[EXERCISE INPUT Boundary: Start]

[src/design/ahb_matrix_defines.svh]
// Bus matrix widths, master and slave counts, slave address map
`ifndef AHB_MATRIX_DEFINES_SVH
`define AHB_MATRIX_DEFINES_SVH

// Bus widths
`define AHB_ADDR_W 32
`define AHB_DATA_W 32

// Matrix size
`define AHB_MASTERS 3
`define AHB_SLAVES 2

//////////////////////////////////////////////////////////////////////
// Slave map
//////////////////////////////////////////////////////////////////////

// Base of each SRAM window
`define AHB_SLV0_BASE 32'h0000_0000
`define AHB_SLV1_BASE 32'h0001_0000

// SRAM depth in 32-bit words, window is 4x this in bytes
`define AHB_SLV_WORDS 256

`endif

[src/design/ahb_matrix_pkg.sv]
// Vector typedefs, AHB transfer and response encodings, router state enum
`default_nettype none

`include "ahb_matrix_defines.svh"

package ahb_matrix_pkg;

  // Bus vectors
  typedef logic [`AHB_ADDR_W-1:0] haddr_t;
  typedef logic [`AHB_DATA_W-1:0] hdata_t;
  typedef logic [1:0]             htrans_t;
  typedef logic [2:0]             hsize_t;
  typedef logic [2:0]             hburst_t;
  typedef logic [3:0]             hprot_t;

  // Arbitration level, higher wins
  typedef logic [2:0] prio_t;

  // One bit per master / per slave
  typedef logic [`AHB_MASTERS-1:0]         mst_vec_t;
  typedef logic [`AHB_SLAVES-1:0]          slv_vec_t;
  typedef logic [$clog2(`AHB_MASTERS)-1:0] mst_idx_t;

  // HTRANS encodings
  localparam htrans_t HTRANS_IDLE   = 2'b00;
  localparam htrans_t HTRANS_BUSY   = 2'b01;
  localparam htrans_t HTRANS_NONSEQ = 2'b10;
  localparam htrans_t HTRANS_SEQ    = 2'b11;

  // HRESP encodings
  localparam logic HRESP_OKAY  = 1'b0;
  localparam logic HRESP_ERROR = 1'b1;

  // Response router states
  typedef enum logic [1:0] {
    RESP_IDLE,
    RESP_WAIT,
    RESP_ERR1,
    RESP_ERR2
  } resp_state_t;

endpackage

`default_nettype wire

[src/design/ahb_resp_router.sv]
// Per-master response router with data-phase tracking and local ERROR response
`timescale 1ns/1ps
`default_nettype none

`include "ahb_matrix_defines.svh"

module ahb_resp_router (
  input  wire                                            HCLK,
  input  wire                                            HRESETn,
  input  wire ahb_matrix_pkg::slv_vec_t                  slave_req,
  input  wire                                            dec_err,
  input  wire ahb_matrix_pkg::htrans_t                   htrans,
  input  wire ahb_matrix_pkg::slv_vec_t                  granted,
  input  wire ahb_matrix_pkg::hdata_t [`AHB_SLAVES-1:0]  slv_hrdata,
  input  wire ahb_matrix_pkg::slv_vec_t                  slv_hready,
  input  wire ahb_matrix_pkg::slv_vec_t                  slv_hresp,
  output ahb_matrix_pkg::hdata_t                         hrdata,
  output logic                                           hready,
  output logic                                           hresp
);

  ahb_matrix_pkg::resp_state_t state_q;
  ahb_matrix_pkg::slv_vec_t    owner_q;
  logic                        active;
  logic                        blocked;

  assign active = (htrans == ahb_matrix_pkg::HTRANS_NONSEQ) ||
                  (htrans == ahb_matrix_pkg::HTRANS_SEQ);

  // Requested slave not ours yet, or still busy with someone else
  assign blocked = |(slave_req & ~(granted & slv_hready));

  // Master-side HREADY and HRESP
  always_comb begin
    case (state_q)
      ahb_matrix_pkg::RESP_IDLE: hready = !blocked;
      ahb_matrix_pkg::RESP_WAIT: hready = |(owner_q & slv_hready);
      ahb_matrix_pkg::RESP_ERR1: hready = 1'b0;
      default:                   hready = 1'b1;
    endcase
    case (state_q)
      ahb_matrix_pkg::RESP_WAIT: hresp = |(owner_q & slv_hresp);
      ahb_matrix_pkg::RESP_ERR1,
      ahb_matrix_pkg::RESP_ERR2: hresp = ahb_matrix_pkg::HRESP_ERROR;
      default:                   hresp = ahb_matrix_pkg::HRESP_OKAY;
    endcase
  end

  // Read data from the data-phase owner
  always_comb begin
    hrdata = '0;
    for (int s = 0; s < `AHB_SLAVES; s++) begin
      if (owner_q[s]) hrdata = slv_hrdata[s];
    end
  end

  //////////////////////////////////////////////////////////////////////
  // Data-phase FSM
  //////////////////////////////////////////////////////////////////////

  always_ff @(posedge HCLK or negedge HRESETn) begin
    if (!HRESETn) begin
      state_q <= ahb_matrix_pkg::RESP_IDLE;
      owner_q <= '0;
    end else if (state_q == ahb_matrix_pkg::RESP_ERR1) begin
      // Second ERROR cycle with HREADY high
      state_q <= ahb_matrix_pkg::RESP_ERR2;
    end else if (hready) begin
      // Phase boundary, take the next address phase if any
      if (active && dec_err) begin
        state_q <= ahb_matrix_pkg::RESP_ERR1;
        owner_q <= '0;
      end else if (active && (|slave_req)) begin
        state_q <= ahb_matrix_pkg::RESP_WAIT;
        owner_q <= slave_req;
      end else begin
        state_q <= ahb_matrix_pkg::RESP_IDLE;
        owner_q <= '0;
      end
    end
  end

endmodule

`default_nettype wire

[EXERCISE INPUT Boundary: End]

Starting from the first line above, copy the data through to the last line exactly.

[src/design/ahb_matrix_defines.svh]
// Bus matrix widths, master and slave counts, slave address map
`ifndef AHB_MATRIX_DEFINES_SVH
`define AHB_MATRIX_DEFINES_SVH

// Bus widths
`define AHB_ADDR_W 32
`define AHB_DATA_W 32

// Matrix size
`define AHB_MASTERS 3
`define AHB_SLAVES 2

//////////////////////////////////////////////////////////////////////
// Slave map
//////////////////////////////////////////////////////////////////////

// Base of each SRAM window
`define AHB_SLV0_BASE 32'h0000_0000
`define AHB_SLV1_BASE 32'h0001_0000

// SRAM depth in 32-bit words, window is 4x this in bytes
`define AHB_SLV_WORDS 256

`endif

[src/design/ahb_matrix_pkg.sv]
// Vector typedefs, AHB transfer and response encodings, router state enum
`default_nettype none

`include "ahb_matrix_defines.svh"

package ahb_matrix_pkg;

  // Bus vectors
  typedef logic [`AHB_ADDR_W-1:0] haddr_t;
  typedef logic [`AHB_DATA_W-1:0] hdata_t;
  typedef logic [1:0]             htrans_t;
  typedef logic [2:0]             hsize_t;
  typedef logic [2:0]             hburst_t;
  typedef logic [3:0]             hprot_t;

  // Arbitration level, higher wins
  typedef logic [2:0] prio_t;

  // One bit per master / per slave
  typedef logic [`AHB_MASTERS-1:0]         mst_vec_t;
  typedef logic [`AHB_SLAVES-1:0]          slv_vec_t;
  typedef logic [$clog2(`AHB_MASTERS)-1:0] mst_idx_t;

  // HTRANS encodings
  localparam htrans_t HTRANS_IDLE   = 2'b00;
  localparam htrans_t HTRANS_BUSY   = 2'b01;
  localparam htrans_t HTRANS_NONSEQ = 2'b10;
  localparam htrans_t HTRANS_SEQ    = 2'b11;

  // HRESP encodings
  localparam logic HRESP_OKAY  = 1'b0;
  localparam logic HRESP_ERROR = 1'b1;

  // Response router states
  typedef enum logic [1:0] {
    RESP_IDLE,
    RESP_WAIT,
    RESP_ERR1,
    RESP_ERR2
  } resp_state_t;

endpackage

`default_nettype wire

[src/design/ahb_resp_router.sv]
// Per-master response router with data-phase tracking and local ERROR response
`timescale 1ns/1ps
`default_nettype none

`include "ahb_matrix_defines.svh"

module ahb_resp_router (
  input  wire                                            HCLK,
  input  wire                                            HRESETn,
  input  wire ahb_matrix_pkg::slv_vec_t                  slave_req,
  input  wire                                            dec_err,
  input  wire ahb_matrix_pkg::htrans_t                   htrans,
  input  wire ahb_matrix_pkg::slv_vec_t                  granted,
  input  wire ahb_matrix_pkg::hdata_t [`AHB_SLAVES-1:0]  slv_hrdata,
  input  wire ahb_matrix_pkg::slv_vec_t                  slv_hready,
  input  wire ahb_matrix_pkg::slv_vec_t                  slv_hresp,
  output ahb_matrix_pkg::hdata_t                         hrdata,
  output logic                                           hready,
  output logic                                           hresp
);

  ahb_matrix_pkg::resp_state_t state_q;
  ahb_matrix_pkg::slv_vec_t    owner_q;
  logic                        active;
  logic                        blocked;

  assign active = (htrans == ahb_matrix_pkg::HTRANS_NONSEQ) ||
                  (htrans == ahb_matrix_pkg::HTRANS_SEQ);

  // Requested slave not ours yet, or still busy with someone else
  assign blocked = |(slave_req & ~(granted & slv_hready));

  // Master-side HREADY and HRESP
  always_comb begin
    case (state_q)
      ahb_matrix_pkg::RESP_IDLE: hready = !blocked;
      ahb_matrix_pkg::RESP_WAIT: hready = |(owner_q & slv_hready);
      ahb_matrix_pkg::RESP_ERR1: hready = 1'b0;
      default:                   hready = 1'b1;
    endcase
    case (state_q)
      ahb_matrix_pkg::RESP_WAIT: hresp = |(owner_q & slv_hresp);
      ahb_matrix_pkg::RESP_ERR1,
      ahb_matrix_pkg::RESP_ERR2: hresp = ahb_matrix_pkg::HRESP_ERROR;
      default:                   hresp = ahb_matrix_pkg::HRESP_OKAY;
    endcase
  end

  // Read data from the data-phase owner
  always_comb begin
    hrdata = '0;
    for (int s = 0; s < `AHB_SLAVES; s++) begin
      if (owner_q[s]) hrdata = slv_hrdata[s];
    end
  end

  //////////////////////////////////////////////////////////////////////
  // Data-phase FSM
  //////////////////////////////////////////////////////////////////////

  always_ff @(posedge HCLK or negedge HRESETn) begin
    if (!HRESETn) begin
      state_q <= ahb_matrix_pkg::RESP_IDLE;
      owner_q <= '0;
    end else if (state_q == ahb_matrix_pkg::RESP_ERR1) begin
      // Second ERROR cycle with HREADY high
      state_q <= ahb_matrix_pkg::RESP_ERR2;
    end else if (hready) begin
      // Phase boundary, take the next address phase if any
      if (active && dec_err) begin
        state_q <= ahb_matrix_pkg::RESP_ERR1;
        owner_q <= '0;
      end else if (active && (|slave_req)) begin
        state_q <= ahb_matrix_pkg::RESP_WAIT;
        owner_q <= slave_req;
      end else begin
        state_q <= ahb_matrix_pkg::RESP_IDLE;
        owner_q <= '0;
      end
    end
  end

endmodule

`default_nettype wire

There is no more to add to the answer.